コンパクト性に乏しく、車載時にいつも悩まされますが、底冷え防止性能に不満はありません。

これまでに体験した失敗パターン

出典:Amazon
まず筆者が使っているシュラフを紹介しておくと、コールマンの「パフォーマー2」です。快適な使用温度は5℃というスペックで、経験上は最低気温が10℃ぐらいまでなら快適、5℃だと寒く感じられます。

これまで、このパフォーマー2でさまざまな寒さ対策をしてきました。結論を言ってしまうと、今では氷点下の冬キャンプでも快適に使用できていますが、その前に試行錯誤時の失敗パターンから紹介していきます。

湯たんぽは朝方にパワーダウン

撮影:筆者
とにかく目先の寒さを回避したくて、採用したのが湯たんぽ。足元に忍ばせておくとシュラフに入った瞬間は極楽でした。

しかし朝方にはぬる~くなってしまい、同時に首~肩まわりを漂う冷気をどうすることもできず、完敗の冬キャンプに……。

エマージェンシーシートはびしょ濡れに

撮影:筆者
アルミを蒸着させたエマージェンシーシート。災害時に活躍している様子をニュースなどで見かけたことがあるはずです。これなら寒さに耐えられるんじゃないかと試してみたことも。

結果は、成功! 暖かく眠れました。しかしシートの内側がびしょ濡れになっていたので、当然シュラフも濡れ濡れ状態……不快極まりない目覚めに。洗濯機で丸洗いできるパフォーマー2だからよかったものの、やはり透湿性能がないシートは、あくまでも緊急用なのでした。

これで私は成功しました!「高いシュラフを買わなくていい方法」

ダウンを着込めばイケる!

撮影:筆者
ダウンシュラフがないのなら、ダウンを着込めばいいじゃない! というわけで、ダウンを着て寝る作戦です。活動していたそのままの格好であることに抵抗がなければ、かなり有効な方法です。丸洗いできるシュラフですし。
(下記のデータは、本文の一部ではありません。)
Context: an optimization exercise on an open-source flow, tuned for small area. The choices shown serve that exercise and are no tape-out recipe.
In this exercise RTL edits were held to simulation tests only and were not proved equivalent to the original.
Power figures rest on the tool's default switching activity, not on a simulated workload.

**flow/run.sh**
```bash
#!/bin/bash
# synth_recipe.tcl (not shown) runs the flow's synth.tcl, then flattens the netlist and writes it again
# the make line also repeats each setting of config.mk as NAME=value (left out here)
make -C /OpenROAD-flow-scripts/flow DESIGN_CONFIG=/design/flow/config.mk WORK_HOME=/design/flow/orfs CLKGATE_MAP_FILE= SYNTH_SCRIPT=/design/flow/synth_recipe.tcl finish
```
**flow/config.mk**
```make
export PLATFORM = sky130hd
export DESIGN_NAME = gamepad_edge_repeat_deadzone_unit
export DESIGN_NICKNAME = gamepad_edge_repeat_deadzone_unit
export VERILOG_FILES = /design/flow/design.v
export SDC_FILE = /design/flow/constraint.sdc
export NUM_CORES = 4
export LEC_CHECK = 0
export CAP_MARGIN = 20
export CORE_MARGIN = 2
export CORE_UTILIZATION = 40
export SLEW_MARGIN = 20
```
**flow/constraint.sdc**
```tcl
create_clock -name core_clock -period 5.0 [get_ports {clock}]
set_input_delay 1.0000 -clock core_clock [delete_from_list [all_inputs] [get_ports {clock}]]
set_output_delay 1.0000 -clock core_clock [all_outputs]
set_load 0.01 [all_outputs]
```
下半身にはしっかりと保温性能の高いアンダーウェアを履いておくことも大切。どうしても下半身が冷える場合は、シュラフの上から毛布をかけていました。
撮影:筆者
ダウン着込み作戦を追求した結果、下半身用にダウンパンツを使うように。

ファストファッションでも買えるダウンジャケットと違い、パンツになると途端に高価になりますが、「寝るときだけじゃなく日中から使える」という点が高性能シュラフと決定的に異なります。つまりコスパ的にはアリかなと。
撮影:筆者
上下ダウン+パフォーマー2の組み合わせで、朝方には氷点下になるような状況でもぐっすりと眠れます。実体験です。
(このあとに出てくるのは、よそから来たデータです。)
Background: an optimization exercise with open tools, aiming at small area. Do not read the settings as production practice. RTL that was checked went through simulation tests only; none was proved equivalent to the original. No activity file was given, so power comes from the tool's default toggle rates.

==> module rx_mac_top, before the edit <==
module rx_mac_top (
	input  wire                clk,
	input  wire                reset_,
	input  wire  [1:0]         speed,        
	input  wire                init_done,
	input  wire  [287:0]       rx_in,        
	output logic [287:0]       rx_out,       
	output logic               x_we,
	output logic               x_bcnt_we,
	output logic [31:0]        x_byte_cnt,   
	output logic               linkup
);
	localparam int LINK_MAX = 8 + 2;   
	logic [32-1:0]       ctrl;
	logic [256-1:0]      data;
	assign ctrl = rx_in[32-1:0];
	assign data = rx_in[287:32];
	logic [8-1:0] start_found;
	logic [8-1:0] seq_found;
	logic [32-1:0]       term_found;
	logic [32-1:0]       term_m;
	logic                       start_any;
	logic [2:0]                 start_pos;
	logic                       term_any;
	logic [4:0]                 term_lane;    
	always_comb begin
		for (int k = 0; k < 8; k++) begin
			start_found[k] = ctrl[4*k] && (data[32*k +: 8] == 8'hfb);
			seq_found[k]   = ctrl[4*k] && (data[32*k +: 8] == 8'h9c);
		end
		for (int l = 0; l < 32; l++) begin
			term_found[l] = ctrl[l] && (data[8*l +: 8] == 8'hfd);
		end
	end
	assign start_any = |start_found;
	always_comb begin
		start_pos = 3'd0;
		for (int k = 8 - 1; k >= 0; k--)
			if (start_found[k])
				start_pos = 3'(k);
	end
	logic [1:0] ph;       
	logic       inf;      
	logic       sof_q;    
	logic       wf;       
	logic       ef;       
	logic       b1;
	logic       blast;
	logic       sof_hit;
	logic       eof1;
	assign b1    = (ph == 2'd1);
	assign blast = (ph == ((speed == 2'd0) ? 2'd3 : 2'd1));
	assign sof_hit = start_any && !inf && (ph == 2'd0 || !ef);
	logic       tq_any;    
	logic [4:0] tq_lane;   
	logic [7:0] grp_ok;
	always_comb begin
		for (int g = 0; g < 8; g++)
			grp_ok[g] = !sof_q || (|(start_found & 8'((16'd2 << g) - 16'd1)));
	end
	always_comb begin
		for (int l = 0; l < 32; l++)
			term_m[l] = term_found[l] && grp_ok[l/4];
		term_any  = |term_m;
		term_lane = 5'd0;   
		for (int l = 32 - 1; l >= 0; l--)
			if (term_m[l])
				term_lane = 5'(l + 1);
	end
	assign tq_any  = term_any;
	assign tq_lane = term_lane;
	assign eof1 = b1 && inf && tq_any;
	always_ff @(posedge clk) begin
		ph    <= sof_hit ? 2'd1 : (blast ? 2'd0 : ph + 2'd1);
		sof_q <= sof_hit;
		if (!reset_) begin
			inf <= 1'b0;
			wf  <= 1'b0;
			ef  <= 1'b0;
		end else begin
			if (eof1)
				inf <= 1'b0;
			else if (sof_hit)
				inf <= 1'b1;
			if (b1) begin
				wf <= inf;
				ef <= eof1;
			end
		end
	end
	always_ff @(posedge clk) begin
		if (b1)
			rx_out <= rx_in;
	end
	assign x_we      = wf && blast;
	assign x_bcnt_we = ef && blast;
	logic [10:0] cnt_hi;
	logic [4:0]  cnt_lo;
	logic        cnt_cy;
	logic [2:0]  sof_pos;
	logic        same_word;
	logic [5:0]  word_bytes;   
	logic [5:0]  lo_sum;
	assign word_bytes = {tq_lane == 5'd0, tq_lane};
	assign lo_sum = {1'b0, cnt_lo[4:2], 2'b00} + word_bytes;
	always_ff @(posedge clk) begin
		cnt_cy <= 1'b0;
		if (b1 && inf) begin
			if (sof_q) begin
				cnt_lo <= {word_bytes[4:2] - start_pos, word_bytes[1:0]};
			end else begin
				cnt_lo <= lo_sum[4:0];
				cnt_cy <= lo_sum[5];
			end
		end
		if (sof_q)
			cnt_hi <= 11'(word_bytes[5] && start_found[0]);
		else
			cnt_hi <= cnt_hi + 11'(cnt_cy);
		if (sof_q) begin
			sof_pos   <= start_pos;
			same_word <= tq_any;
		end
	end
	assign x_byte_cnt = {8'(1) << sof_pos, same_word, 7'd0, cnt_hi, cnt_lo};
	logic       seq_q;
	logic       fault;
	logic [3:0] clean;   
	assign fault = !init_done || seq_q;
	always_ff @(posedge clk) begin
		if (!reset_) begin
			seq_q  <= 1'b0;
			clean  <= 4'd0;
			linkup <= 1'b0;
		end else begin
			seq_q  <= |seq_found;
			clean  <= fault ? 4'd0 : (clean == 4'(LINK_MAX) ? clean : clean + 4'd1);
			linkup <= (clean == 4'(LINK_MAX));
		end
	end
endmodule
Settings: LEC_CHECK=0, CAP_MARGIN=0, CORE_MARGIN=2, CORE_UTILIZATION=40, GPL_TIMING_DRIVEN=0, PLACE_DENSITY=0.6, SLEW_MARGIN=0; clock period 4.0 ns.
standard.sh (not shown) runs the stock make flow with config.mk's settings and CLKGATE_MAP_FILE= SYNTH_SCRIPT=/design/flow/synth_recipe.tcl, a recipe that flattens the netlist after the stock synthesis.
==> flow/flow/run.sh <==
#!/bin/bash
# layout flow: the standard flow with three changes
#  - synthesis maps the logic between the registers with an area-oriented ABC
#    script (flow/area.abc); the registers are mapped as in the standard flow
#  - the port buffers are the smallest buffer
#  - the clock tree uses larger sink clusters and no dummy loads
set -e
W=$PWD
{
	cat <<'EOT'
proc abc {args} {
  set i [lsearch -exact $args -script]
  if { $i >= 0 } {
    set args [lreplace $args [expr {$i + 1}] [expr {$i + 1}] $::env(MY_ABC_SCRIPT)]
  }
  yosys abc {*}$args
}
EOT
	cat synth_recipe.tcl
} > my_synth.tcl
sed "s#SYNTH_SCRIPT=[^ ]*#SYNTH_SCRIPT=$W/my_synth.tcl#" standard.sh > my_standard.sh
export MY_ABC_SCRIPT=$W/flow/area.abc
export BUFFER_PORTS_ARGS="-buffer_cell sky130_fd_sc_hd__buf_1"
export CTS_ARGS="-sink_clustering_enable -repair_clock_nets -sink_clustering_size 16 -sink_clustering_max_diameter 100 -buf_list {sky130_fd_sc_hd__clkbuf_4 sky130_fd_sc_hd__clkbuf_8} -dont_use_dummy_load"
bash my_standard.sh > standard.log 2>&1
==> flow/flow/area.abc <==
strash
&get -n
&st
&syn2
&dch -f
&nf -a -R 1000
&st
&syn2
&dch -f
&nf -a -R 1000
&put
topo
dnsize -c
Change:
--- a/flow/design.v
+++ b/flow/design.v
@@ -43,10 +43,11 @@
 	assign ctrl = rx_in[32-1:0];
 	assign data = rx_in[287:32];
 	logic [8-1:0] start_found;
 	logic [8-1:0] seq_found;
 	logic [32-1:0]       term_found;
+	logic [32-1:0]       past_start;   
 	logic [32-1:0]       term_m;
 	logic                       start_any;
 	logic [2:0]                 start_pos;
 	logic                       term_any;
 	logic [4:0]                 term_lane;    
@@ -55,10 +56,14 @@
 			start_found[k] = ctrl[4*k] && (data[32*k +: 8] == 8'hfb);
 			seq_found[k]   = ctrl[4*k] && (data[32*k +: 8] == 8'h9c);
 		end
 		for (int l = 0; l < 32; l++) begin
 			term_found[l] = ctrl[l] && (data[8*l +: 8] == 8'hfd);
+			past_start[l] = 1'b0;
+			for (int k = 0; k < 8; k++)
+				if (4*k < l)
+					past_start[l] = past_start[l] | start_found[k];
 		end
 	end
 	assign start_any = |start_found;
 	always_comb begin
 		start_pos = 3'd0;
@@ -78,26 +83,22 @@
 	assign b1    = (ph == 2'd1);
 	assign blast = (ph == ((speed == 2'd0) ? 2'd3 : 2'd1));
 	assign sof_hit = start_any && !inf && (ph == 2'd0 || !ef);
 	logic       tq_any;    
 	logic [4:0] tq_lane;   
-	logic [7:0] grp_ok;
 	always_comb begin
-		for (int g = 0; g < 8; g++)
-			grp_ok[g] = !sof_q || (|(start_found & 8'((16'd2 << g) - 16'd1)));
-	end
-	always_comb begin
-		for (int l = 0; l < 32; l++)
-			term_m[l] = term_found[l] && grp_ok[l/4];
+		term_m    = term_found & (inf ? '1 : past_start);
 		term_any  = |term_m;
-		term_lane = 5'd0;   
+		term_lane = 5'd0;
 		for (int l = 32 - 1; l >= 0; l--)
 			if (term_m[l])
-				term_lane = 5'(l + 1);
+				term_lane = 5'(l);
 	end
-	assign tq_any  = term_any;
-	assign tq_lane = term_lane;
+	always_ff @(posedge clk) begin
+		tq_any  <= term_any;
+		tq_lane <= term_lane;
+	end
 	assign eof1 = b1 && inf && tq_any;
 	always_ff @(posedge clk) begin
 		ph    <= sof_hit ? 2'd1 : (blast ? 2'd0 : ph + 2'd1);
 		sof_q <= sof_hit;
 		if (!reset_) begin
@@ -126,26 +127,25 @@
 	logic        cnt_cy;
 	logic [2:0]  sof_pos;
 	logic        same_word;
 	logic [5:0]  word_bytes;   
 	logic [5:0]  lo_sum;
-	assign word_bytes = {tq_lane == 5'd0, tq_lane};
+	assign word_bytes = tq_any ? 6'(tq_lane) + 6'd1 : 6'd32;
 	assign lo_sum = {1'b0, cnt_lo[4:2], 2'b00} + word_bytes;
 	always_ff @(posedge clk) begin
 		cnt_cy <= 1'b0;
 		if (b1 && inf) begin
 			if (sof_q) begin
 				cnt_lo <= {word_bytes[4:2] - start_pos, word_bytes[1:0]};
+				cnt_hi <= 11'(word_bytes[5] && start_found[0]);
 			end else begin
 				cnt_lo <= lo_sum[4:0];
 				cnt_cy <= lo_sum[5];
 			end
+		end else begin
+			cnt_hi <= cnt_hi + 11'(cnt_cy);
 		end
-		if (sof_q)
-			cnt_hi <= 11'(word_bytes[5] && start_found[0]);
-		else
-			cnt_hi <= cnt_hi + 11'(cnt_cy);
 		if (sof_q) begin
 			sof_pos   <= start_pos;
 			same_word <= tq_any;
 		end
 	end
Register-to-register slack is better by 590 ps.
Setup slack is better by 350 ps.
Via count is higher by about 1.2%.
Global-route usage is lower by 2.0 points.
Maximum frequency is higher by about 10%.
Core utilization is lower by 1.0 points.
Synthesized area is higher by 2.6%.
Cell count is higher by about 1.2%.
Sequential power is higher by about 4%.
Worst hold slack is better by 9.7 ps.
Final area is higher by 0.71%.
Only the layout flow was run in the first run of this note; the RTL was not checked for function there.

[separate check: timing with driven ports]
The results above use ideal ports. As a check the final layouts listed here were re-extracted and re-timed, cells and wires unchanged. Step 1 assumes that a clkbuf_16 drives the clock port and a buf_2 every other input. Step 2 moves the port delays by t, midway between the first and last clock arrival at a register: inputs arrive t later, outputs are due t later. That takes back most of the time a late clock gives input paths. a / b / c = ideal / step 1 / step 2; a / b = the first two.
| run | shift t [ns] | slack for setup (ns) | worst data-port slew with drivers (ns) |
|---|---|---|---|
| the first run | 0.597 | 0.097 / -0.007 / -0.604 | 0.17 |
| the second run | 0.598 | 0.448 / 0.457 / -0.141 | 0.10 |
With both steps, setup timing fails in the first run and the second run, where it was met with ideal ports. The setup slack of the first run, which loses most, moves by -0.104 ns with the drivers and by -0.701 ns with both steps.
ちなみにダウンパンツはナンガの「TAKIBI DOWN PANTS」。持っているダウンジャケットよりも性能が高いようで、膝まわりがいちばん暖かいという、不思議な寝心地を提供してくれています。
ITEM
ナンガ TAKIBI DOWN PANTS
●サイズ:S~XL
●素材:表地/40dnナイロン 67%・20dnポリエステル 33% 混合 裏地/50dnポリエステル 100% 中綿/ダウン 80%・フェザー20%(650FP) 羽毛量/30g 日本製



シュラフを重ねる!

撮影:筆者
ノーブランドの安いシュラフを購入して、2枚重ねにする作戦。この方法がいちばん気に入っています。手前の赤いシュラフがそうなんですが、その安さときたら1,980円(購入時)! 某通販サイトで、貯まったポイントで購入しました。
撮影:筆者
「耐寒温度-10℃」という触れ込みでした。分厚い化繊により、袋に収納しても丸々とボリューム充分。ダウン製品に比べるとコンパクト性は劣りますが、購入価格は1/20と圧倒的にお値段がコンパクトです。
ITEM
LICLI 寝袋
●サイズ:縦220cm(フード部分 30cm) 横 75cm(展開時 150cm)厚み2cm
●重量:約1.8kg
●最低使用温度:-10度

撮影:筆者
写真ではコットを使っていますが、地面によっては不要。とにかくしっかりマットを敷くことが大事で、ときには2枚重ねにすることも。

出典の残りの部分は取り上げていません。